You will build, manage, and operate scalable data platforms centered around Kafka and data lakes.
Responsibilities
• Design data pipelines to ingest, process, and move data from various sources into the data lake using Kafka.
• Deploy, configure, and maintain Kafka clusters, including Kafka Connect and Schema Registry, ensuring high availability.
• Oversee the architecture and governance of the data lake, managing storage (e.g., S3/ADLS), security, and metadata.
• Develop producers and consumers to interact with Kafka topics using Python, Java, or Scala.
• Implement data quality checks, manage lineage, and enforce security controls across data flows.
Required Skills
• 5+ years of proven experience designing and managing data platforms with Apache Kafka and big data technologies.

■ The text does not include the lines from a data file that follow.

From an optimization exercise on the open Yosys and OpenROAD flow, aimed at small area, a short achievable clock period and few clock cycles per item; shortcuts taken in it are not production practice. No run shown here included a check of the RTL's function; only the layout flow was run. No activity file was given, so power comes from the tool's default toggle rates.

==> flow/design.v, too long to show whole: its modules and the start of the top module <==
// module mtc_sample: 17 lines
// module mtc_pct: 2947 lines
// module multiplexed_threshold_comparator: 100 lines
module multiplexed_threshold_comparator (
    input  wire        clk,
    input  wire        rst,           
    input  wire        cmd_valid,
    output wire        cmd_ready,
    input  wire [15:0] cmd,
    input  wire [31:0] opnd,
    input  wire [11:0] adc1,
    input  wire [11:0] adc2,
    input  wire        pwr_n,
    input  wire [15:0] bat_in,
    output reg         rsp_valid,
    output reg  [31:0] result,
    output reg         ill
);
  // ...
==> flow/run.sh <==
#!/bin/bash
# synth_recipe.tcl (not shown) runs the flow's synth.tcl, then flattens the netlist and writes it again
# the make line also repeats each setting of config.mk as NAME=value (left out here)
make -C /OpenROAD-flow-scripts/flow DESIGN_CONFIG=/design/flow/config.mk WORK_HOME=/design/flow/orfs CLKGATE_MAP_FILE= SYNTH_SCRIPT=/design/flow/synth_recipe.tcl finish
==> flow/config.mk <==
export PLATFORM = sky130hd
export DESIGN_NAME = multiplexed_threshold_comparator
export DESIGN_NICKNAME = multiplexed_threshold_comparator
export VERILOG_FILES = /design/flow/design.v
export SDC_FILE = /design/flow/constraint.sdc
export NUM_CORES = 4
export LEC_CHECK = 0
export CAP_MARGIN = 20
export CORE_MARGIN = 2
export CORE_UTILIZATION = 40
export SLEW_MARGIN = 20
==> flow/constraint.sdc <==
create_clock -name core_clock -period 50.0 [get_ports {clk}]
set_input_delay 10.0000 -clock core_clock [delete_from_list [all_inputs] [get_ports {clk}]]
set_output_delay 10.0000 -clock core_clock [all_outputs]
set_load 0.01 [all_outputs]
==> flow_summary.ini, run 1 <==
[global_routing]
grtUsageMet2 = 0.467

[detailed_routing]
wl_met1_um = 24200
wl_met3_um = 5530
detailedRoute.firstPassIterationCount = 8
finalWirelength_um = 55000

[timing]
final-max-slew-violation-count = 0
worst_hold_slack_ns = 0.477
worstMarginPinSlew_ns = 1.11

[logic_synthesis]
yosys.area.top_type_share = 0.134
synth.avg_cell_area_um2 = 6.85
synth_ff_type = dfxtp_1
netlist_area_um2 = 13200
post-synth-top-count-cell = nand2_1
synth-async-reset-ratio = 0
synth_compound_area_frac = 0.350
synth_adder_area_share = 0.0750
netlist.top_cell.by_area = dfxtp_1

[pwr]
power_combinational_uw = 48.3
clk-power_uw = 130
dominant_power_group = clock
power_density_nw_per_um2 = 18.1

[cts]
clock_tree.htree_level_count = 4
clk_transition_reported_paths_ns = 0.06

[setup_path]
crit_slowest_cell = a2111oi_2
setup.worst_path.class = in2reg
r2r_setup_slack_ns = 44.97
cpPeakStageDelay_ns = 0.72
crit_path_end = tref[31]
crit_required_ns = 50.32

[layout]
clock_buf_inv_share = 0.0401
area.growth.synth_to_final_pct = 16.4
seq_share = 0.178
multi_input_gate_area_um2 = 9560
diodes = 0
clock_buffers = 19
finish.instance_area_um2 = 15300
fillers = 3356
n_multi_input_combinational_cell = 1568

[place]
io_buffer_count = 125
dpl.hpwl_um = 40100

[outcome]
outcome = complete, no violations

[floorplan]
floorplan.tapcells = 442

[worst_hold_path]
hold_path_class = reg2reg
==> run 2, diff against run 1 <==
--- a/flow/config.mk
+++ b/flow/config.mk
@@ -5,6 +5,7 @@
 export SDC_FILE = /design/flow/constraint.sdc
 export NUM_CORES = 4
 export LEC_CHECK = 0
+export ABC_AREA = 1
 export CAP_MARGIN = 20
 export CORE_MARGIN = 2
 export CORE_UTILIZATION = 40
==> flow_summary.ini, run 2 <==
[layout]
leading_cell_type_in_the_layout_fill_and_taps_excluded = nand2_1
drive_gt1_frac = 0.0408
largest_registers = ldt x32, result x32, tref x32
most-common-layout-cells = nand2_1, inv_1, nor2_1
nets = 2557
area.growth.synth_to_final_pct = 17.0

[cts]
clockBufferDepth = 2
numCtsBuffers = 17
post-cts-setup-buffer-count = 0
clock-sinks = 120
clk_root_buf = clkbuf_16
clock_tree.htree_level_count = 4
hold_buffers = 0
cts_tree = built
cts.repair.resized = 0
clk_transition_reported_paths_ns = 0.06
worst_skew_pair.late_latency_ns = 0.44

[setup_path]
worstPathArrival_ns = 13.82
cp-end-kind = flip-flop
crit_fanout = 64
crit_path_cell_trace = clkdlybuf4s50_1, inv_1, fa_1, inv_1, nand3_1, nand2_1, nand2_1, nand2_1, nand2_1, nand2_2, nand2_1, nand2_1, nand4_1, nand2_1, nor2_1, nor2_1, nand4_4, nand3_4, nand2_1, nand2_1, nor2_1
setup.worst_path.class = in2reg
worst_setup_path_start_kind = input pin
cpPeakStageDelay_ns = 0.71
rr_endpoint = result[0]
reg2reg_depth = 16
crit_required_ns = 50.32
crit-reg2reg-launch = result[2]
path_common_cell = nand2_1
r2r_setup_slack_ns = 45.78
crit_slowest_cell = clkdlybuf4s50_1

[timing]
grt_setup_unrepaired = no
final-max-slew-violation-count = 0
finalSetupTns_ns = 0
timing.final.hold_violations = 0
worstMarginPinSlew_ns = 1.07
period_share = 0.270
slew_headroom = 0.281
final_period_minus_worst_setup_slack_ns = 13.50
clock.fmax_mhz = 74.1
clock_skew_ns = 0.0127
report.final.setup_viol = 0

[global_routing]
grt_pass1_wl_um = 86500
gr-usage-all-layers = 0.330
global_route.peak_usage_layer = met2
grt.met3_usage = 0.0602
grt_pass1_vias = 14800
grt_antenna_before_repair = 1
grt_max_degree = 66
globalRoute.totalOverflow = 0
groute.layer.met1.usage = 0.483
grtUsageMet2 = 0.487

[worst_hold_path]
hold-path-endpoint = result[27]
hold-path-cell-count = 2
hold_path_class = reg2reg
hold_start = tref[27]

[logic_synthesis]
postSynthNetCount = 2458
post-synth-top-count-cell = nand2_1
synth_cells = 2289
synth-async-reset-ratio = 0
top_area_cells_in_the_synthesized_netlist = nand2_1, dfxtp_1, inv_1, nor2_1, edfxtp_1
sequential_share_of_the_synthesized_area = 0.207
synth_ff_type = dfxtp_1
yosys.area.top_type_share = 0.190
synth.cells.most_frequent = nand2_1, inv_1, nor2_1, o21ai_0, a21oi_1
count_of_state_elements_after_synthesis = 120
netlist_area_um2 = 13200
post_synth_num_cell_types = 57
synth.avg_cell_area_um2 = 5.75
synth-warning-count = 1
count_of_flip_flops_with_a_built_in_enable_after_synthesis = 32
netlist.top_cell.by_area = nand2_1

[floorplan]
design.die.area_um2 = 34400
initial_utilization = 0.405
core_region_area_um2 = 32500
boundaryPins = 127
die_h_um = 185
core.rowCount = 66
die_boundary_width_um = 185

[place]
gp_congestion = 1.00
dpl.hpwl_um = 44500
io_buffer_count = 125

[detailed_routing]
finalWirelength_um = 57100
ant_nets = 0
detail_route.drc_violations = 0
via_count = 16100
detailedRoute.firstPassIterationCount = 6
detail_route.wl_per_cell_um = 20.1
drt_iter0_markers = 1840
routed_via_density = 5.66

[pwr]
totalPowerFinal_uw = 272
power_density_nw_per_um2 = 17.7
peakVddDrop_mv = 0.0240
p_leak_uw = 0.00717

[outcome]
outcome = complete, no violations

[job]
drv.max_cap_violation_count = 0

• Strong proficiency in Python, Java, or Scala.
• Expertise in big data processing frameworks like Apache Spark and Apache Flink.
• Hands-on experience with cloud environments (AWS, Azure, or GCP) and services like S3 or Azure Data Lake Storage.
• Solid understanding of data lake design principles, including Delta Lake or Apache Iceberg.
• Familiarity with infrastructure-as-code tools like Terraform or Ansible and containerization with Docker and Kubernetes.
• Experience with SQL and NoSQL database systems.